Leitartikel

Helmbrecht-Premiere in Burghausen

Veröffentlicht von Toni Hötzelsperger

Ein Mittelalter-Spektakel zum 1000-jährigen Stadt-Jubiläum  – Begeisterungsstürme bei der Premiere von „Helmbrecht 2025“ mit der Burg als Kulisse  – Von Helmut Rieger und Daniella Rieger-Böhm

Burghausen feiert heuer sein 1000-jähriges Stadtjubiläum, was die Neu-Inszenierung der mittelalterlichen Helmbrecht-Spiele auch vor diesem historischen Hintergrund zu etwas Besonderem macht. Über 650 Burghausener arbeiteten ehrenamtlich, um gemeinsam, mit professioneller Unterstützung, ein beeindruckendes Mittelalter-Spektakel vor der Kulisse der längsten Burg der Welt auf die Beine zu stellen.

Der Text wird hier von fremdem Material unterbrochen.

What follows belongs to an exercise in optimizing a design on an open flow for small area and a short achievable clock period; a production flow would make more cautious choices.
In this exercise RTL edits were held to simulation tests only and were not proved equivalent to the original.
Power is estimated from default activity; no workload was simulated.

===== design/flow/constraint.sdc =====
create_clock -name core_clock -period 4.5 [get_ports {clk}]
set_input_delay 0.9000 -clock core_clock [delete_from_list [all_inputs] [get_ports {clk}]]
set_output_delay 0.9000 -clock core_clock [all_outputs]
set_load 0.01 [all_outputs]

===== design/flow/config.mk =====
export PLATFORM = sky130hd
export DESIGN_NAME = chip_link_tx
export DESIGN_NICKNAME = chip_link_tx
export VERILOG_FILES = /design/flow/design.v
export SDC_FILE = /design/flow/constraint.sdc
export NUM_CORES = 4
export LEC_CHECK = 0
export CAP_MARGIN = 20
export CORE_MARGIN = 2
export CORE_UTILIZATION = 55
export SETUP_SLACK_MARGIN = 2.5
export SLEW_MARGIN = 20
export TNS_END_PERCENT = 5

===== design/flow/run.sh =====
#!/bin/bash
# synth_recipe.tcl (not shown) runs the flow's synth.tcl, then flattens the netlist and writes it again
# the make line also repeats each setting of config.mk as NAME=value (left out here)
make -C /OpenROAD-flow-scripts/flow DESIGN_CONFIG=/design/flow/config.mk WORK_HOME=/design/flow/orfs CLKGATE_MAP_FILE= SYNTH_SCRIPT=/design/flow/synth_recipe.tcl finish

Erster Bürgermeister Florian Schneider betonte in seiner Begrüßung nicht nur die enorme Leistung aller Mitwirkenden auf und hinter der Bühne, sondern auch den Gemeinschaftssinn, verbunden mit dem Dank an die Sponsoren, ohne die ein solch außergewöhnliches Theaterprojekt nicht realisierbar wäre. Dabei bemerkt man die Liebe zum Detail: Der Aufstieg zum Aufführungsort wird mit passenden Liedern und Rezitationen aus diskret angebrachten Lautsprechern verkürzt. Bereits hier beginnt die Zeitreise. Auf dem Bergerhof-Gelände angekommen, überblickt man den Ort des Geschehens – eine Menge mittelalterlich gekleideter Leute, die sich bei der Schenke unterhalten und sich mit Getränken aus „Helmbrecht“-Krügen erfrischen. Manche spielen Geige oder Blockflöte. Die Atmosphäre ist entspannt, und doch knistert es vor Spannung, wie diese 800 Jahre alte Vers-Novelle in der aktuellen Inszenierung wohl erzählt wird.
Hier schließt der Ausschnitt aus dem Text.